Artist

Derek Hilton

Genre: Classical ,Film Score
Origin: U.S.A
Listen on Coda
Derek Hilton composed hundreds of television themes during his extended service as musical director at Britain’s Granada Television and also functioned as arranger for vocalists such as Shirley Bassey, Tony Bennett, and Tom Jones. Born in Whitfield, England, on February 3, 1927, he started piano instruction at six and fronted his own ensemble, the Rhythmic Blue Notes, by fourteen. Called up in 1945 to the King’s Own Yorkshire Infantry, he instead performed piano for the Stars in Battledress revue alongside entertainers that included Peter Sellers and Spike Milligan. He further arranged for Gracie Fields and Kay Kendall before resuming civilian life and touring with bandleaders Johnny Dankworth and Sonny Rose. In 1953 Hilton returned to the Manchester region to join the faculty of the Regional School of Music at Decibel Studios; while there he played in a jazz trio that was engaged in 1956 for Granada’s inaugural press reception, after which the producers of Spot the Tune recruited him to stand in for the regular pianist.

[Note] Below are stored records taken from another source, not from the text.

## src/hw/bram_pkg.sv

```systemverilog
// memory map, widths and address views shared by the APB boot RAM design
package bram_pkg;

   localparam int apb_addr_width  = 32;
   localparam int word_width      = 32;
   localparam int strb_width      = word_width / 8;
   localparam int line_width      = 128;
   localparam int line_bytes      = line_width / 8;
   localparam int lanes_per_line  = line_width / word_width;
   localparam int bram_addr_width = 16;  // 64 KB
   localparam int line_offset     = $clog2(line_bytes);
   localparam int line_count      = 2 ** (bram_addr_width - line_offset);

   localparam logic [apb_addr_width-1:0] bram_base = 32'h0000_0000;
   localparam logic [apb_addr_width-1:0] bram_mask = 32'h0000_ffff;

   typedef logic [strb_width-1:0] strb_t;
   typedef logic [line_width-1:0] line_t;
   typedef logic [line_bytes-1:0] line_we_t;

   // line / lane / byte split of a RAM byte address
   typedef struct packed {
      logic [bram_addr_width-line_offset-1:0] line;
      logic [$clog2(lanes_per_line)-1:0]      lane;
      logic [$clog2(strb_width)-1:0]          offset;
   } addr_fields_t;

   typedef union packed {
      logic [bram_addr_width-1:0] flat;
      addr_fields_t               fields;
   } ram_addr_t;

endpackage

```

## src/hw/lane_req_if.sv

```systemverilog
// word-wide request from the APB front end to the lane steerer, one pulse per access
interface lane_req_if;
   import bram_pkg::*;

   logic                  valid;  // single cycle, always taken
   logic                  write;
   ram_addr_t             addr;
   logic [word_width-1:0] wdata;
   strb_t                 strb;
   logic [word_width-1:0] rdata;  // one cycle after valid

   modport front (
      output valid,
      output write,
      output addr,
      output wdata,
      output strb,
      input  rdata
   );

   modport steer (
      input  valid,
      input  write,
      input  addr,
      input  wdata,
      input  strb,
      output rdata
   );

endinterface

```

## src/hw/apb_slave_port.sv

```systemverilog
// APB slave front end: decodes the RAM region and turns each hit into one lane request
module apb_slave_port (
   input  logic                                ram_clk,
   input  logic                                reset_i,
   input  logic                                psel_i,
   input  logic                                penable_i,
   input  logic                                pwrite_i,
   input  logic [bram_pkg::apb_addr_width-1:0] paddr_i,
   input  logic [bram_pkg::word_width-1:0]     pwdata_i,
   input  bram_pkg::strb_t                     pstrb_i,
   output logic [bram_pkg::word_width-1:0]     prdata_o,
   output logic                                pready_o,
   output logic                                pslverr_o,
   lane_req_if.front                           req
);
   import bram_pkg::*;

   logic wait_q;     // high in the second access cycle
   logic err_q;
   logic hit;
   logic first_access;

   assign hit          = (paddr_i & ~bram_mask) == bram_base;
   assign first_access = psel_i & penable_i & ~wait_q;

   // the single wait state, same for every transfer
   always_ff @(posedge ram_clk) begin
      if (reset_i) begin
         wait_q <= 1'b0;
         err_q  <= 1'b0;
      end else if (wait_q) begin
         wait_q <= 1'b0;  // transfer completes this cycle
         err_q  <= 1'b0;
      end else if (first_access) begin
         wait_q <= 1'b1;
         err_q  <= ~hit;
      end
   end

   // request goes out in the first access cycle, misses never reach the RAM
   assign req.valid      = first_access & hit;
   assign req.write      = pwrite_i;
   assign req.addr.flat  = paddr_i[bram_addr_width-1:0];
   assign req.wdata      = pwdata_i;
   assign req.strb       = pstrb_i;

   assign pready_o  = wait_q;
   assign pslverr_o = err_q;

   // zero data on errors and outside the ready cycle
   always_comb begin
      if (wait_q && !err_q && !pwrite_i) begin
         prdata_o = req.rdata;
      end else begin
         prdata_o = '0;
      end
   end

endmodule

```

## src/flat_wrapper.sv

```systemverilog
// flat-port wrapper written by rule: the top's interface ports become plain ports
module apb_slave_port_flat import bram_pkg::*;
  (ram_clk, reset_i, psel_i, penable_i, pwrite_i, paddr_i, pwdata_i, pstrb_i, prdata_o, pready_o, pslverr_o, req_valid, req_write, req_addr, req_wdata, req_strb, req_rdata);
  lane_req_if req_i ();
  input  logic ram_clk;
  input  logic reset_i;
  input  logic psel_i;
  input  logic penable_i;
  input  logic pwrite_i;
  input  logic [bram_pkg::apb_addr_width-1:0] paddr_i;
  input  logic [bram_pkg::word_width-1:0] pwdata_i;
  input  bram_pkg::strb_t pstrb_i;
  output logic [bram_pkg::word_width-1:0] prdata_o;
  output logic pready_o;
  output logic pslverr_o;
  output wire logic [$bits(req_i.valid)-1:0] req_valid;
  output wire logic [$bits(req_i.write)-1:0] req_write;
  output wire logic [$bits(req_i.addr)-1:0] req_addr;
  output wire logic [$bits(req_i.wdata)-1:0] req_wdata;
  output wire logic [$bits(req_i.strb)-1:0] req_strb;
  input wire logic [$bits(req_i.rdata)-1:0] req_rdata;
  assign req_valid = req_i.valid;
  assign req_write = req_i.write;
  assign req_addr = req_i.addr;
  assign req_wdata = req_i.wdata;
  assign req_strb = req_i.strb;
  assign req_i.rdata = req_rdata;
  apb_slave_port u_core (.ram_clk(ram_clk), .reset_i(reset_i), .psel_i(psel_i), .penable_i(penable_i), .pwrite_i(pwrite_i), .paddr_i(paddr_i), .pwdata_i(pwdata_i), .pstrb_i(pstrb_i), .prdata_o(prdata_o), .pready_o(pready_o), .pslverr_o(pslverr_o), .req(req_i));
endmodule
```

## config.mk

```make
export PLATFORM = sky130hd
export DESIGN_NAME = apb_slave_port_flat
export DESIGN_NICKNAME = d
export VERILOG_FILES = /design/src/hw/bram_pkg.sv /design/src/hw/lane_req_if.sv /design/src/hw/apb_slave_port.sv /design/src/flat_wrapper.sv
export SDC_FILE = /design/constraint.sdc
export NUM_CORES = 1
export LEC_CHECK = 0
export BUFFER_PORTS_ARGS = -buffer_cell sky130_fd_sc_hd__buf_2
export CAP_MARGIN = 30
export CORE_AREA = 5 5 72 74
export CTS_CLUSTER_DIAMETER = 80
export CTS_CLUSTER_SIZE = 12
export DETAILED_ROUTE_END_ITERATION = 10
export DIE_AREA = 0 0 77 79
export PLACE_DENSITY = 0.71
export SLEW_MARGIN = 25
export SYNTH_ARGS = -nofsm -noshare
export SYNTH_HDL_FRONTEND = slang
export SYNTH_SLANG_ARGS = --single-unit
export TNS_END_PERCENT = 30
```

## constraint.sdc

```tcl
create_clock -name ram_clk -period 1.2 [get_ports ram_clk]
set_input_delay 0.06 -clock ram_clk [delete_from_list [all_inputs] [get_ports ram_clk]]
set_output_delay 0.06 -clock ram_clk [all_outputs]
set_load 0.03 [all_outputs]
```

==> impl_metrics.json, run 1 <==
{
  "hp-start": "reset_i",
  "synth_cells": 102,
  "netlist_area_um2": 747,
  "relSlewSlack_pct": 79.6,
  "min_period_ns": 1.31,
  "ios": 193,
  "rows": 25,
  "avgViaCountPerCell": 4.05,
  "r2r-start": "u_core.pready_o",
  "grt_usage_pct": 9.95,
  "violations": "setup timing",
  "area_growth_pct": 58.8,
  "cts_tree": "yes",
  "synth-seq-area-share_pct": 5.36,
  "syn_nets": 207,
  "cp.required_ns": 1.14,
  "pre_cts_ws_ns": -0.135,
  "gp_congestion": 0.596,
  "vias": 789,
  "yosysTopAreaCell": "buf_4",
  "cts_hold_buf": 0,
  "clk_pin_slew_ns": 0.03,
  "critPathLaunchType": "register",
  "drive_gt1_share_pct": 93.6,
  "ctsRootBufferMaster": "clkbuf_8",
  "cp-startpoint": "u_core.pready_o",
  "drc": 0,
  "grt_pass1_wl_um": 4670,
  "cts_htree_levels": 1,
  "tightestPinTransition_ns": 0.299,
  "synth_top_area_share_pct": 53.3,
  "die-width_um": 77,
  "diodes": 0,
  "power_w": 0.000556,
  "final-hold-violation-count": 0,
  "crit_type": "reg2out",
  "initial_utilization_pct": 16.5,
  "die_y_um": 79,
  "min_path_type": "in2reg",
  "cp.arrival_ns": 1.25,
  "numClockSinks": 2,
  "antenna_found_initial": 1,
  "fin_worst_skew_ns": 0.00178,
  "crit_fanout": 4,
  "first_pass_iters": 4,
  "maxCapViolCount": 0,
  "multiInputGateArea_um2": 350,
  "power.density_nw_per_um2": 469,
  "dpl.cell_count": 191,
  "tns_ns": -2.30,
  "ys_seq_elements": 2,
  "reg2reg_slack_ns": 0.11,
  "nets": 248,
  "layout_setup_ws_ns": -0.111,
  "numCtsBuffers": 3,
  "ir_worst_vdd_mv": 0.460,
  "setup_viol": 33,
  "endpoint_kind": "output port",
  "grt_max_degree": 17,
  "final_cell_mix": "buf_2 (55), buf_6 (35), and2_2 (27)",
  "die-area_um2": 6080,
  "syn-mean-instance-area_um2": 7.32,
  "grt_overflow": 0,
  "core-area_um2": 4540,
  "clock.fmax_ghz": 0.763,
  "finalCritPeriodShare_pct": 109,
  "clk_path_buf_depth": 2,
  "io_buffers": 88,
  "wl_per_cell_um": 16.5,
  "ys_types": 13,
  "whs_ns": 0.0173,
  "p_leak_nw": 0.633,
  "rsz0062_at_grt": "true",
  "synthTopCellsByArea": "buf_4 (53%), and2_1 (28%), dfxtp_1 (5.4%)",
  "fillCellCount": 489,
  "ys_warn_count": 0,
  "ant_nets": 0,
  "final-seq-area_um2": 42.5,
  "first_iter_violations": 2,
  "maxSlewViolCount": 0,
  "grt_pass1_vias": 857,
  "status": "finished with violations",
  "clk_latency_ns": 0.21,
  "final_common_cell": "buf_2",
  "finalNonFillerCells": 195,
  "routed_wirelength_um": 3210
}
[through the flow]
step / util (%) / instance area [um2]
after floorplan: - / 786
after global placement: 20.3 / 920
after detailed placement: 20.3 / 920
after CTS: 27.0 / 1220
after global routing: 26.2 / 1190
final: 26.2 / 1190
[critical path, stage by stage, from the launching register on]
cell and delay, ns:
dfxtp_2 0.30, buf_4 0.13, nor4_1 0.13, and3_1 0.21
and2_4 0.15, buf_6 0.12
[power breakdown]
part	total [W]	switching (W)	internal [W]
Combinational	0.000218	0.0000996	0.000119
Clock	0.000263	0.0000511	0.000212
Sequential	0.0000745	0.00000296	0.0000716
Total	0.000556	0.000154	0.000402
[what timing repair did]
item,4_1_cts,5_1_grt
pin swaps,4,1
endpoints found under the setup margin,33,33
cloned,1,0
gates resized for setup,72,4
setup buffers,2,0
[sequential cells by signal, summed over array words and instances (netlist names)]
name,flops
u_core.pready_o,1
u_core.pslverr_o,1
[cell type report]
type	count	share of cell area, %
multi-input cells	44	29.5
flip-flops and latches	2	3.59
clock buffers	3	3.48
repair buffers	92	57.7
well taps	54	5.70
[path summary, 6_finish.rpt]
path | endpoint | cells past startpoint
worst max-delay path | req_valid | 5
worst min-delay path | u_core.pready_o | 2
worst min register to register | u_core.pready_o | 2
worst max register to register | u_core.pslverr_o | 4
[cell usage after synthesis]
cell and count:
nor3_1 2, and2_1 33, nor3b_2 1, a2111oi_0 1, nand2_1 1, a21oi_1 1
or4_4 1, buf_4 53, nor4_1 2, nor4_4 1, clkbuf_1 3, dfxtp_1 2
and3_1 1
[kinds of logic (layout without fill, tap and decap cells)]
family / count (synthesis) / count (layout) / share of synthesized area [%]
AND/OR/NAND/NOR: 42 / 42 / 38.0
flip-flops: 2 / 2 / 5.36
buffers and inverters: 56 / 95 / 54.8
AO/OA/AOI/OAI: 2 / 2 / 1.84
[metal layers]
layer | vias to the layer above | part of all wire (%) | track usage (%)
met2 | 83 | 51 | 17.1
met4 | 2 | 6.6 | 7.90
li1 | 345 | - | -
met3 | 38 | 15 | 5.22
met5 | - | 0.40 | 0
met1 | 321 | 27 | 8.66
(Power assumes the default switching activity.)
==> run 2: changes to the inputs <==
==> constraint.sdc (replaced) <==
create_clock -name ram_clk -period 1.2 [get_ports ram_clk]
set_input_delay 0 -clock ram_clk [delete_from_list [all_inputs] [get_ports ram_clk]]
set_output_delay 0 -clock ram_clk [all_outputs]
set_load 0.03 [all_outputs]
==> impl_metrics.json, run 2 (synthesis results as in run 1) <==
{
  "routed_wirelength_um": 3250,
  "tightestPinTransition_ns": 0.324,
  "critPathLaunchType": "register",
  "io_buffers": 88,
  "die-width_um": 77,
  "clk_latency_ns": 0.21,
  "r2r_cells": 4,
  "cp.required_ns": 1.20,
  "clockPowerShare_pct": 47.8,
  "relSlewSlack_pct": 77.8,
  "finalCritPeriodShare_pct": 103,
  "final-hold-violation-count": 0,
  "setup_viol": 33,
  "ir_worst_vdd_mv": 0.445,
  "crit_type": "reg2out",
  "grt_overflow": 0,
  "avgViaCountPerCell": 3.92,
  "r2r-start": "u_core.pready_o",
  "maxCapViolCount": 0,
  "final_common_cell": "buf_2",
  "p_int_w": 0.000406,
  "clk_pin_slew_ns": 0.03,
  "reg2reg_slack_ns": 0.11,
  "grt_usage_pct": 9.84,
  "vias": 768,
  "nets": 249,
  "hp-start": "paddr_i[8]",
  "drc": 0,
  "utilization_pct": 26.6,
  "cp-startpoint": "u_core.pready_o",
  "violations": "setup timing",
  "endpoint_kind": "output port",
  "cts_tree": "yes",
  "grt_max_degree": 17,
  "first_pass_iters": 4,
  "drive_gt1_share_pct": 93.0,
  "numClockSinks": 2,
  "die_y_um": 79,
  "gp_congestion": 0.595,
  "grt_pass1_wl_um": 4650,
  "rows": 25,
  "swShare_pct": 29.0,
  "power_w": 0.000571,
  "fin_worst_skew_ns": 0.00334,
  "cts_htree_levels": 1,
  "whs_ns": 0.0000116,
  "fillCellCount": 494,
  "area_growth_pct": 61.3,
  "ctsRootBufferMaster": "clkbuf_8",
  "pwr-share-seq_pct": 13.1,
  "clock.fmax_ghz": 0.809,
  "p_leak_nw": 0.636,
  "final_cell_mix": "buf_2 (55), buf_6 (35), and2_2 (30)",
  "crit_chain": "buf_4, nor4_4, and3_1, and2_4, buf_6",
  "status": "finished with violations",
  "grt_pass1_vias": 856,
  "ios": 193,
  "maxSlewViolCount": 0,
  "min_path_type": "in2out",
  "clk_path_buf_depth": 2,
  "ant_nets": 0,
  "numCtsBuffers": 3,
  "min_period_ns": 1.24,
  "rsz0062_at_grt": "true",
  "pwr-share-comb_pct": 39.1,
  "initial_utilization_pct": 16.5,
  "cp.arrival_ns": 1.24,
  "power.density_nw_per_um2": 474,
  "core-area_um2": 4540,
  "antenna_found_initial": 1,
  "first_iter_violations": 10,
  "crit_fanout": 4,
  "wl_per_cell_um": 16.6,
  "critPathMaxStageDelay_ns": 0.31,
  "r2r_end": "u_core.pslverr_o",
  "layout_setup_ws_ns": -0.0363,
  "holdPathEnd": "req_addr[8]",
  "slowest_stage": "dfxtp_2",
  "p_sw_w": 0.000165,
  "die-area_um2": 6080,
  "diodes": 0,
  "holdPathStages": 0
}
run 2: cell count changes in the layout (fill, tap and decap cells not counted), sizes merged:
cell / before / now
dlygate4sd3: 0 / 1
run 2: power groups by stage:
stage	Sequential (W)	Clock, W	Combinational (W)
final	0.0000746	0.000273	0.000224
after global placement	0.0000737	0	0.000191
after detailed placement	0.0000739	0	0.000194
after global routing	0.0000749	0.000292	0.000242
after floorplan	0.0000821	0	0.000395
after CTS	0.0000745	0.000277	0.000233
run 2: how the worst max path moves through the flow:
stage	end	cells past startpoint
2_1_floorplan	prdata_o[10]	3
3_5_place_dp	req_valid	5
6_report	req_valid	5
4_1_cts	prdata_o[2]	5
3_3_place_gp	req_valid	5
5_1_grt	req_valid	5
run 2: layout make-up:
cell class	count	area [um2]	area share [%]
clock buffer	3	41.3	3.43
multi-input combinational	44	359	29.8
sequential	2	42.5	3.53
tap	54	67.6	5.61
timing repair buffer	93	694	57.6
run 2: critical path, delay by kind of cell (launching register included):
family,cells,cell delay [ns]
buffers and inverters,2,0.26
flip-flops,1,0.31
AND/OR/NAND/NOR,3,0.45
run 2: per-stage QoR:
stage	std cells	area, um2	setup slack, ns	setup TNS [ns]
floorplan	102	786	0.0338	0
global placement	191	920	0.00323	0
detailed placement	191	920	-0.0224	-0.0224
CTS	198	1240	-0.0851	-2.47
global route	196	1200	-0.127	-2.69
finish	196	1200	-0.0363	-0.568
run 2: per-layer routing:
metal	GRT usage [%]	wire [um]
met1	8.18	879
met2	17.7	1680
met3	4.99	488
met4	7.39	197
met5	0	7
run 2: timing repair:
| item | 4_1_cts | 5_1_grt |
|---|---|---|
| gates resized for setup | 72 | 2 |
| hold buffers | 1 | 0 |
| endpoints found under the setup margin | 33 | 33 |
| pin swaps | 3 | 1 |
| cloned | 1 | 0 |
| buffers inserted | 2 | 0 |
| hold endpoints to repair | 2 | 0 |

The Derek Hilton Trio soon became a regular feature on the daily Granada programs Sharp at Four and People and Places. Hilton subsequently supplied themes and incidental music for numerous other Granada series, among them Coronation Street, All Our Yesterdays, Mr. Rose, The Caesars, Paris 1900, Spoils of War, and A Kind of Loving. By his own estimate he wrote roughly 250 such themes, one of which—for the 1973 series Country Matters—earned an Ivor Novello Certificate of Honour. When television duties permitted, he also worked extensively as a pop arranger, collaborating in addition with Johnny Mathis, Jack Jones, and Buddy Greco. Following a Bafta nomination for his score to the 1986 production Lost Empires, Hilton left Granada and spent several years as musical director for the P&O and Cunard cruise lines until his death on July 11, 2005.